$ cat config.mk
export PLATFORM = sky130hd
export DESIGN_NAME = sort_result_streamer
export DESIGN_NICKNAME = d
export VERILOG_FILES = /design/src/rtl/bubblesort_pkg.sv /design/src/rtl/sort_order_checker.sv /design/src/rtl/sort_result_streamer.sv
export SDC_FILE = /design/constraint.sdc
export NUM_CORES = 1
export LEC_CHECK = 0
export ABC_AREA = 1
export CAP_MARGIN = 20
export CORE_AREA = 2 2 76 49
export DETAILED_ROUTE_END_ITERATION = 8
export DIE_AREA = 0 0 78 51
export PLACE_DENSITY = 0.55
export SYNTH_ARGS = -nofsm -noshare
export SYNTH_HDL_FRONTEND = slang
export SYNTH_HIERARCHICAL = 1
export SYNTH_SLANG_ARGS = --single-unit
$ cat constraint.sdc
create_clock -name clk -period 1.5 [get_ports clk]
set_clock_uncertainty 0.15 [all_clocks]
set_input_delay 0.225 -clock clk [delete_from_list [all_inputs] [get_ports clk]]
set_output_delay 0.225 -clock clk [all_outputs]
set_load 0.05 [all_outputs]
$ cat src/rtl/bubblesort_pkg.sv
// rtl/bubblesort_pkg.sv - shared state encoding and default geometry for the bubblesort block and its result streamer
package bubblesort_pkg;

   localparam int DEF_DATA_W = 8;
   localparam int DEF_DEPTH  = 16;

   typedef enum logic [2:0] {
      IDLE  = 3'd0,
      READ  = 3'd1,
      FETCH = 3'd2,
      SEND  = 3'd3,
      DONE  = 3'd4
   } state_e;

endpackage

$ cat src/rtl/sort_order_checker.sv
// rtl/sort_order_checker.sv - flags descending pairs in the accepted element stream
module sort_order_checker #(
   parameter int DATA_W = 8,
   parameter int ADDR_W = 4
) (
   input  logic              clk,
   input  logic              rst,
   input  logic              clear,
   input  logic              accept,
   input  logic              first,
   input  logic [DATA_W-1:0] data,
   output logic              sorted_ok,
   output logic [ADDR_W-1:0] err_count
);

   logic [DATA_W-1:0] prev_q, prev_d;
   logic              ok_q, ok_d;
   logic [ADDR_W-1:0] cnt_q, cnt_d;

   always_comb begin
      prev_d = prev_q;
      ok_d   = ok_q;
      cnt_d  = cnt_q;
      if (clear) begin
         ok_d  = 1'b1;
         cnt_d = '0;
      end else if (accept) begin
         prev_d = data;
         // Equal neighbours count as in order; the counter saturates at all-ones.
         if (!first && (data < prev_q)) begin
            ok_d = 1'b0;
            if (cnt_q != '1) cnt_d = cnt_q + ADDR_W'(1);
         end
      end
   end

   always_ff @(posedge clk) begin
      if (rst) begin
         prev_q <= '0;
         ok_q   <= 1'b1;
         cnt_q  <= '0;
      end else begin
         prev_q <= prev_d;
         ok_q   <= ok_d;
         cnt_q  <= cnt_d;
      end
   end

   assign sorted_ok = ok_q;
   assign err_count = cnt_q;

endmodule

$ cat src/rtl/sort_result_streamer.sv
// rtl/sort_result_streamer.sv - streams the sorter memory out once per complete edge
// Order checking is built only when SORT_CHECK_EN is defined.
module sort_result_streamer
   import bubblesort_pkg::*;
#(
   parameter int DATA_W = DEF_DATA_W,
   parameter int DEPTH  = DEF_DEPTH,
   parameter int ADDR_W = $clog2(DEPTH)
) (
   input  logic              clk,
   input  logic              rst,
   input  logic              complete,
   output logic [ADDR_W-1:0] mem_addr,
   input  logic [DATA_W-1:0] mem_rdata,
   output logic [DATA_W-1:0] out_data,
   output logic              out_valid,
   input  logic              out_ready,
   output logic              out_last,
   output logic              done,
   output logic              sorted_ok,
   output logic [ADDR_W-1:0] err_count
);

   localparam logic [ADDR_W-1:0] LAST_IDX = ADDR_W'(DEPTH - 1);

   state_e            state_q, state_d;
   logic [ADDR_W-1:0] idx_q, idx_d;
   logic [DATA_W-1:0] out_data_q, out_data_d;
   logic              out_last_q, out_last_d;
   logic              complete_prev_q, complete_prev_d;
   logic              armed_q, armed_d;
   logic              start;

   // A pass needs complete to have been seen low since reset, so a level
   // that is already high when reset releases never counts as an edge.
   assign start           = complete && !complete_prev_q && armed_q;
   assign complete_prev_d = complete;
   assign armed_d         = armed_q || !complete;

   always_comb begin
      state_d    = state_q;
      idx_d      = idx_q;
      out_data_d = out_data_q;
      out_last_d = out_last_q;
      case (state_q)
         IDLE: begin
            if (start) begin
               state_d = READ;
               idx_d   = '0;
            end
         end
         READ: state_d = FETCH;
         FETCH: begin
            out_data_d = mem_rdata;
            out_last_d = (idx_q == LAST_IDX);
            state_d    = SEND;
         end
         SEND: begin
            if (out_ready) begin
               out_last_d = 1'b0;
               if (idx_q == LAST_IDX) begin
                  state_d = DONE;
               end else begin
                  idx_d   = idx_q + ADDR_W'(1);
                  state_d = READ;
               end
            end
         end
         DONE: begin
            if (!complete) begin
               state_d = IDLE;
               idx_d   = '0;
            end
         end
         default: state_d = IDLE;
      endcase
   end

   always_ff @(posedge clk) begin
      if (rst) begin
         state_q         <= IDLE;
         idx_q           <= '0;
         out_data_q      <= '0;
         out_last_q      <= 1'b0;
         complete_prev_q <= 1'b0;
         armed_q         <= 1'b0;
      end else begin
         state_q         <= state_d;
         idx_q           <= idx_d;
         out_data_q      <= out_data_d;
         out_last_q      <= out_last_d;
         complete_prev_q <= complete_prev_d;
         armed_q         <= armed_d;
      end
   end

   assign mem_addr  = idx_q;
   assign out_data  = out_data_q;
   assign out_last  = out_last_q;
   assign out_valid = (state_q == SEND);
   assign done      = (state_q == DONE);

`ifdef SORT_CHECK_EN
   logic chk_clear;
   logic chk_accept;

   assign chk_clear  = (state_q == IDLE) && start;
   assign chk_accept = (state_q == SEND) && out_ready;

   sort_order_checker #(
      .DATA_W (DATA_W),
      .ADDR_W (ADDR_W)
   ) u_order_checker (
      .clk       (clk),
      .rst       (rst),
      .clear     (chk_clear),
      .accept    (chk_accept),
      .first     (idx_q == '0),
      .data      (out_data_q),
      .sorted_ok (sorted_ok),
      .err_count (err_count)
   );
`else
   assign sorted_ok = 1'b1;
   assign err_count = '0;
`endif

endmodule

==> results of run 1 <==
==> cells in the final DEF, fill, tap and decap left out, types with 4 or more instances in the layout <==
| cell type | n |
|---|---|
| nor2_1 | 27 |
| buf_12 | 15 |
| nand2_1 | 14 |
| dfxtp_1 | 13 |
| o21ai_0 | 11 |
| clkdlybuf4s50_1 | 11 |
| inv_1 | 9 |
| a21oi_1 | 7 |
| conb_1 | 5 |
| nand3_1 | 4 |
| nand4_1 | 4 |
| clkbuf_8 | 4 |
==> sequential cells by signal, summed over array words and instances, names as in the netlist <==
signal / count
out_last: 1
out_data: 8
state_q: 3
mem_addr: 4
complete_prev_q: 1
armed_q: 1
==> power groups by stage <==
| stage | Clock, W | Combinational, W | Sequential, W |
|---|---|---|---|
| 6_report | 0.000383 | 0.000627 | 0.000594 |
| 5_1_grt | 0.000428 | 0.000666 | 0.000602 |
| 4_1_cts | 0.000403 | 0.000620 | 0.000597 |
| 3_5_place_dp | 0 | 0.000617 | 0.000606 |
| 3_3_place_gp | 0 | 0.000608 | 0.000606 |
| 2_1_floorplan | 0 | 0.000236 | 0.000723 |
==> critical path, stage by stage, from the launching register on <==
cell,delay (ns)
dfxtp_4,0.37
inv_2,0.08
nand2_4,0.08
nor2_4,0.14
buf_12,0.14
==> Yosys cell counts, drive strengths merged <==
| cell type | number |
|---|---|
| ha | 1 |
| inv | 12 |
| o21ai | 11 |
| nand4 | 4 |
| nor2 | 31 |
| buf | 6 |
| conb | 2 |
| dfxtp | 18 |
| a21oi | 8 |
| nand3 | 6 |
| nand2 | 20 |
==> final timing paths <==
check	cells after the start	end	startpoint	slack [ns]
hold reg to reg	2	armed_q	armed_q	0.33
setup / recovery	4	done	state_q[0]	0.06
setup reg to reg	7	mem_addr[0]	mem_addr[0]	0.10
hold / removal	2	armed_q	armed_q	0.33
==> cell type report <==
type	count	area, um2
Fill cell	334	1990
Multi-Input combinational cell	86	452
Timing Repair Buffer	29	433
Sequential cell	18	374
Tap cell	47	58.8
Clock buffer	4	55.1
Inverter	12	45.0
==> cell families (layout without fill, tap and decap cells) <==
group	Yosys count	count (layout)
and+or+nand+nor	61	61
AOI/OAI and AO/OA	19	19
DFF	18	18
buffers and inverters	18	45
other	2	5
adders and majority gates	1	1
==> timing repair <==
item / 4_1_cts / 5_1_grt
pin swaps: 0 / 2
buffers inserted: 0 / 1
resized for setup: 3 / 7
endpoints found under the setup margin: 2 / 6
==> through the flow <==
stage          hold WS [ns]  cell area [um2]
5_1_grt               0.361             1420
6_report              0.326             1420
2_1_floorplan         0.200              891
3_5_place_dp          0.320             1330
3_3_place_gp          0.300             1330
4_1_cts               0.336             1390
==> layer usage <==
metal / vias up / share of wire
li1: 433 / -
met1: 361 / 0.50
met2: 17 / 0.45
met3: 4 / 0.035
met4: 0 / 0.019
met5: - / 0
==> metrics.md, run 1 <==
| Metric | Value |
|---|---|
| Routed Antenna Nets | 0 |
| Sw Pwr | 0.000575 W |
| First-pass GRT wire length | 3370 um |
| Site Rows | 17 |
| Layer with the highest usage | met2 |
| I/O Pins | 32 |
| Sequential cell area fraction in the yosys report | 0.413 |
| Filler-free cell count of the finished design | 196 |
| Setup crit start kind | flip-flop |
| Die W | 78 um |
| H-tree levels | 1 |
| Critical-path maximum fanout | 5 |
| Setup TNS | 0 ns |
| P_int | 0.00103 W |
| Cells after synthesis | 119 |
| Status | completed |
| Average size of a mapped cell | 7.33 um2 |
| Die area | 3980 um2 |
| DRC errors left | 0 |
| Num CTS Buffers | 3 |
| Fin. max-slew vios | 0 |
| N_diodes | 0 |
| CP arrival | 1.07 ns |
| Met3 Use GR | 0.0371 |
| Clk sinks | 18 |
| Drt first pass iters | 4 |
| Share of cells above drive strength 1 | 0.295 |
| Worst ir drop on vdd | 440 uV |
| Synth top area cells | dfxtp_1 (41%), nor2_1 (12%), o21ai_0 (6.3%), nand2_1 (6.0%), buf_4 (5.2%) |
| Vias in the first global route | 729 |
| YS warnings | 6 |
| Root Buffer | clkbuf_8 |
| Routed WL | 2030 um |
| CTS tree | done |
| Worst-path clk slew | 0.07 ns |
| Area leader, netlist | dfxtp_1 |
| Final core area utilization | 0.417 |
| Dpl cells | 191 |
| Sequential fraction of design power | 0.370 |
| Largest net degree at the start of global routing | 11 |
| Total chip power | 0.00160 W |
| DR vias | 815 |
| Synth top area share | 0.413 |
| GP Congestion | 0.850 |
| Switching Fraction | 0.358 |
| Area of the core | 3400 um2 |
| Area share of fa/ha/maj cells after synthesis | 0.0143 |
| Final net count | 163 |
| Chip height | 51 um |
| Post-synthesis xor/xnor area fraction | 0 |
| Fin crit share | 0.962 |
| Detailed Route Iter0 Violations | 35 |
| Vias/cell | 4.16 |
| Initial Utilization | 0.256 |
| Met2 GRT Util | 0.170 |
| Met1 usage | 0.145 |
| Post-Syn Area | 872 um2 |
| # setup viols final | 0 |
| Setup CP Type | flip-flop to primary output |
| Crit end category | primary output |
| Logic pwr share | 0.391 |
| Max clock buf depth | 2 |
| Dpl ws | -0.133 ns |
| Synth Area in Compound Gates | 0.109 |
| Final hold vios | 0 |
| GRT Util Overall | 0.110 |
| Yosys cell types | 18 |
| Synthesis-to-finish area growth | 62.6% |
| Clock Power Share | 0.239 |
| Hold_buf cts | 0 |
| Post-layout minimum cycle time | 1.44 ns |
| Clock Latency Late Sink | 0.25 ns |
| Port bufs | 26 |
| Post-route setup slack | 0.0574 ns |
| Initial antenna violation count | 0 |
| Detailed placement HPWL | 1590 um |
| GRT overflow | 0 |
| Post-synthesis register bit count | 18 |
| DR WL/cell | 10.4 um |
| Mux contribution to synthesized area | 0 |
| CP Data Required Time | 1.12 ns |
| Post-Synth Simple-Gate Area | 0.352 |
| Max Clock Freq | 693 MHz |
| Leak | 0.577 nW |
| Largest family of logic cells by synthesized area | simple AND/OR/NAND/NOR gates |
| Pwr dens | 1130 nW/um2 |
| Worst Hold Class | flip-flop to flip-flop |
| Max Cap Viol | 0 |
(Power assumes the default switching activity.)
==> run 2, diff against run 1 <==
--- a/config.mk
+++ b/config.mk
@@ -7,10 +7,10 @@
 export LEC_CHECK = 0
 export ABC_AREA = 1
 export CAP_MARGIN = 20
-export CORE_AREA = 2 2 76 49
+export CORE_AREA = 2 2 49 51
 export DETAILED_ROUTE_END_ITERATION = 8
-export DIE_AREA = 0 0 78 51
-export PLACE_DENSITY = 0.55
+export DIE_AREA = 0 0 51 53
+export PLACE_DENSITY = 0.76
 export SYNTH_ARGS = -nofsm -noshare
 export SYNTH_HDL_FRONTEND = slang
 export SYNTH_HIERARCHICAL = 1
==> run 2 against run 1 <==
Compared with the run above: hold slack gained 0.020 ns; register-to-register slack lost 0.03 ns; cell count shrank 4.6%; global-route usage is 6.5 points higher; sequential share of layout area down 0.59 points; worst setup slack got worse by 0.036 ns; critical endpoint is now out_valid; largest cell class is now non-clock buffers; largest power group unchanged; highest routed layer unchanged.
==> metrics.md, run 2 (same netlist as run 1, synthesis figures left out) <==
| Metric | Value |
|---|---|
| Crit end category | primary output |
| Status | completed |
| Site Rows | 17 (unchanged) |
| Leak | 0.635 nW (+10%) |
| Synthesis-to-finish area growth | 66.9% |
| RSZ-0062 raised after global routing | yes |
| First-pass GRT wire length | 3550 um (+5.3%) |
| Largest net degree at the start of global routing | 11 (unchanged) |
| Num CTS Buffers | 3 (unchanged) |
| DR WL/cell | 12.6 um (+21%) |
| Share of cells above drive strength 1 | 0.333 (+0.0380) |
| Final core area utilization | 0.677 (+0.261) |
| Fin. max-slew vios | 0 (unchanged) |
| Worst-path clk slew | 0.10 ns (+0.03 ns) |
| Port bufs | 26 (unchanged) |
| Final hold vios | 0 (unchanged) |
| Total chip power | 0.00159 W (-0.80%) |
| I/O Pins | 32 (unchanged) |
| Detailed placement HPWL | 1600 um (+1.0%) |
| Filler-free cell count of the finished design | 187 (-4.6%) |
| Routed WL | 2350 um (+16%) |
| Post-layout minimum cycle time | 1.48 ns (+0.0358 ns) |
| Dpl cells | 174 (-8.9%) |
| CTS tree | done |
| Hold slack | 0.345 ns (+0.0197 ns) |
| Initial Utilization | 0.406 (+0.150) |
| Chip height | 53 um (+3.9%) |
| Root Buffer | clkbuf_4 |
| Drt first pass iters | 4 (unchanged) |
| Vias in the first global route | 898 (+23%) |
| CP max-delay cell | dfxtp_4 |
| DRC errors left | 0 (unchanged) |
| Fin crit share | 0.986 (+0.0239) |
| GRT overflow | 0 (unchanged) |
| Routed Antenna Nets | 0 (unchanged) |
| CP Data Required Time | 1.12 ns (about the same) |
| Area of the core | 2150 um2 (-37%) |
| Number of flip-flops in the largest register | 8 (unchanged) |
| GRT Util Overall | 0.175 (+0.0649) |
| Setup crit start kind | flip-flop |
| Max clock buf depth | 2 (unchanged) |
| Commonest non-fill, non-tap cell in the layout | nor2_1 |
| CP arrival | 1.10 ns (+0.03 ns) |
| Critical-path maximum fanout | 5 (unchanged) |
| Worst Hold Class | flip-flop to flip-flop |
| Slowest Stage Delay on Critical Path | 0.41 ns (+0.04 ns) |
| Vias/cell | 4.88 (+17%) |
| Most frequent cells in the layout | nor2_1 (27), buf_12 (15), nand2_1 (14) |
| GP Congestion | 0.867 (+2.0%) |
| DR vias | 912 (+12%) |
| Placed cell areas | 1320 um2 (-0.66%) |
| Setup CP Type | flip-flop to primary output |
| Max Clock Freq | 676 MHz (-2.4%) |
| Final net count | 173 (+6.1%) |
| Pwr dens | 1090 nW/um2 (-3.4%) |
| Worst path cell trace | nand2_4 -> nor2_4 -> buf_12 |
| Clk sinks | 18 (unchanged) |
| Die W | 51 um (-35%) |
| Clock Latency Late Sink | 0.28 ns (+0.03 ns) |
| Die area | 2700 um2 (-32%) |
| Final Cell Area | 1460 um2 (+2.6%) |
| Worst ir drop on vdd | 921 uV (+110%) |
| Detailed Route Iter0 Violations | 8 (-77%) |
| Initial antenna violation count | 0 (unchanged) |
| H-tree levels | 1 (unchanged) |
| N_diodes | 0 (unchanged) |
| # setup viols final | 0 (unchanged) |
| Max Cap Viol | 0 (unchanged) |
run 2: cell types whose count changed in the layout (fill, tap and decap cells not counted), sizes merged:
| cell | delta |
|---|---|
| buf | +10 |
run 2: layer usage:
layer,GRT usage,wire length (um)
met4,0.122,87
met2,0.314,1200
met5,0,0
met3,0.0565,184
met1,0.170,873
run 2: cell type report:
| cell class | count | area [um2] |
|---|---|---|
| Fill cell | 179 | 693 |
| Timing Repair Buffer | 39 | 508 |
| Multi-Input combinational cell | 86 | 450 |
| Clock buffer | 4 | 36.3 |
| Tap cell | 28 | 35.0 |
| Inverter | 12 | 50.0 |
| Sequential cell | 18 | 375 |
run 2: worst max-delay path, delay by kind of cell, from the launching register on:
kind | cells | cell delay (ns)
DFF | 1 | 0.41
and+or+nand+nor | 2 | 0.25
buffers and inverters | 1 | 0.16
run 2: through the flow:
step,setup WS [ns],TNS (ns)
after global routing,-0.0198,-0.0406
after global placement,-0.0373,-0.134
after CTS,0.00133,0
after floorplan,0.0152,0
final,0.0216,0
after detailed placement,-0.0874,-0.313
run 2: final timing paths:
path / start / end / slack (ns) / cells past startpoint
setup / recovery: state_q[1] / out_valid / 0.02 / 3
hold / removal: armed_q / armed_q / 0.35 / 2
setup reg to reg: state_q[1] / mem_addr[3] / 0.07 / 8
hold reg to reg: armed_q / armed_q / 0.35 / 2
run 2: repair_timing:
item,4_1_cts,5_1_grt
pin swaps,2,4
setup buffers,1,8
resized for setup,8,4
cloned,0,0
hold buffers,0,0
setup endpoints to repair,2,6
run 2: power by group:
group	internal, W	total [W]	switching [W]
Clock	0.000148	0.000293	0.000145
Sequential	0.000535	0.000601	0.0000658
Combinational	0.000305	0.000698	0.000393
==> run 3, diff against run 2 <==
--- a/config.mk
+++ b/config.mk
@@ -6,7 +6,6 @@
 export NUM_CORES = 1
 export LEC_CHECK = 0
 export ABC_AREA = 1
-export CAP_MARGIN = 20
 export CORE_AREA = 2 2 49 51
 export DETAILED_ROUTE_END_ITERATION = 8
 export DIE_AREA = 0 0 51 53
==> results of run 3 <==
Final layout, timing and power as in run 2 (identical DEF).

## TASK REQUIREMENTS
Of the lines above, extract only those from the line with "run 2: cell types" to the line with "setup reg to reg: state_q[1]", both included, exactly as written.

## SOLUTION TO THIS TASK
run 2: cell types whose count changed in the layout (fill, tap and decap cells not counted), sizes merged:
| cell | delta |
|---|---|
| buf | +10 |
run 2: layer usage:
layer,GRT usage,wire length (um)
met4,0.122,87
met2,0.314,1200
met5,0,0
met3,0.0565,184
met1,0.170,873
run 2: cell type report:
| cell class | count | area [um2] |
|---|---|---|
| Fill cell | 179 | 693 |
| Timing Repair Buffer | 39 | 508 |
| Multi-Input combinational cell | 86 | 450 |
| Clock buffer | 4 | 36.3 |
| Tap cell | 28 | 35.0 |
| Inverter | 12 | 50.0 |
| Sequential cell | 18 | 375 |
run 2: worst max-delay path, delay by kind of cell, from the launching register on:
kind | cells | cell delay (ns)
DFF | 1 | 0.41
and+or+nand+nor | 2 | 0.25
buffers and inverters | 1 | 0.16
run 2: through the flow:
step,setup WS [ns],TNS (ns)
after global routing,-0.0198,-0.0406
after global placement,-0.0373,-0.134
after CTS,0.00133,0
after floorplan,0.0152,0
final,0.0216,0
after detailed placement,-0.0874,-0.313
run 2: final timing paths:
path / start / end / slack (ns) / cells past startpoint
setup / recovery: state_q[1] / out_valid / 0.02 / 3
hold / removal: armed_q / armed_q / 0.35 / 2
setup reg to reg: state_q[1] / mem_addr[3] / 0.07 / 8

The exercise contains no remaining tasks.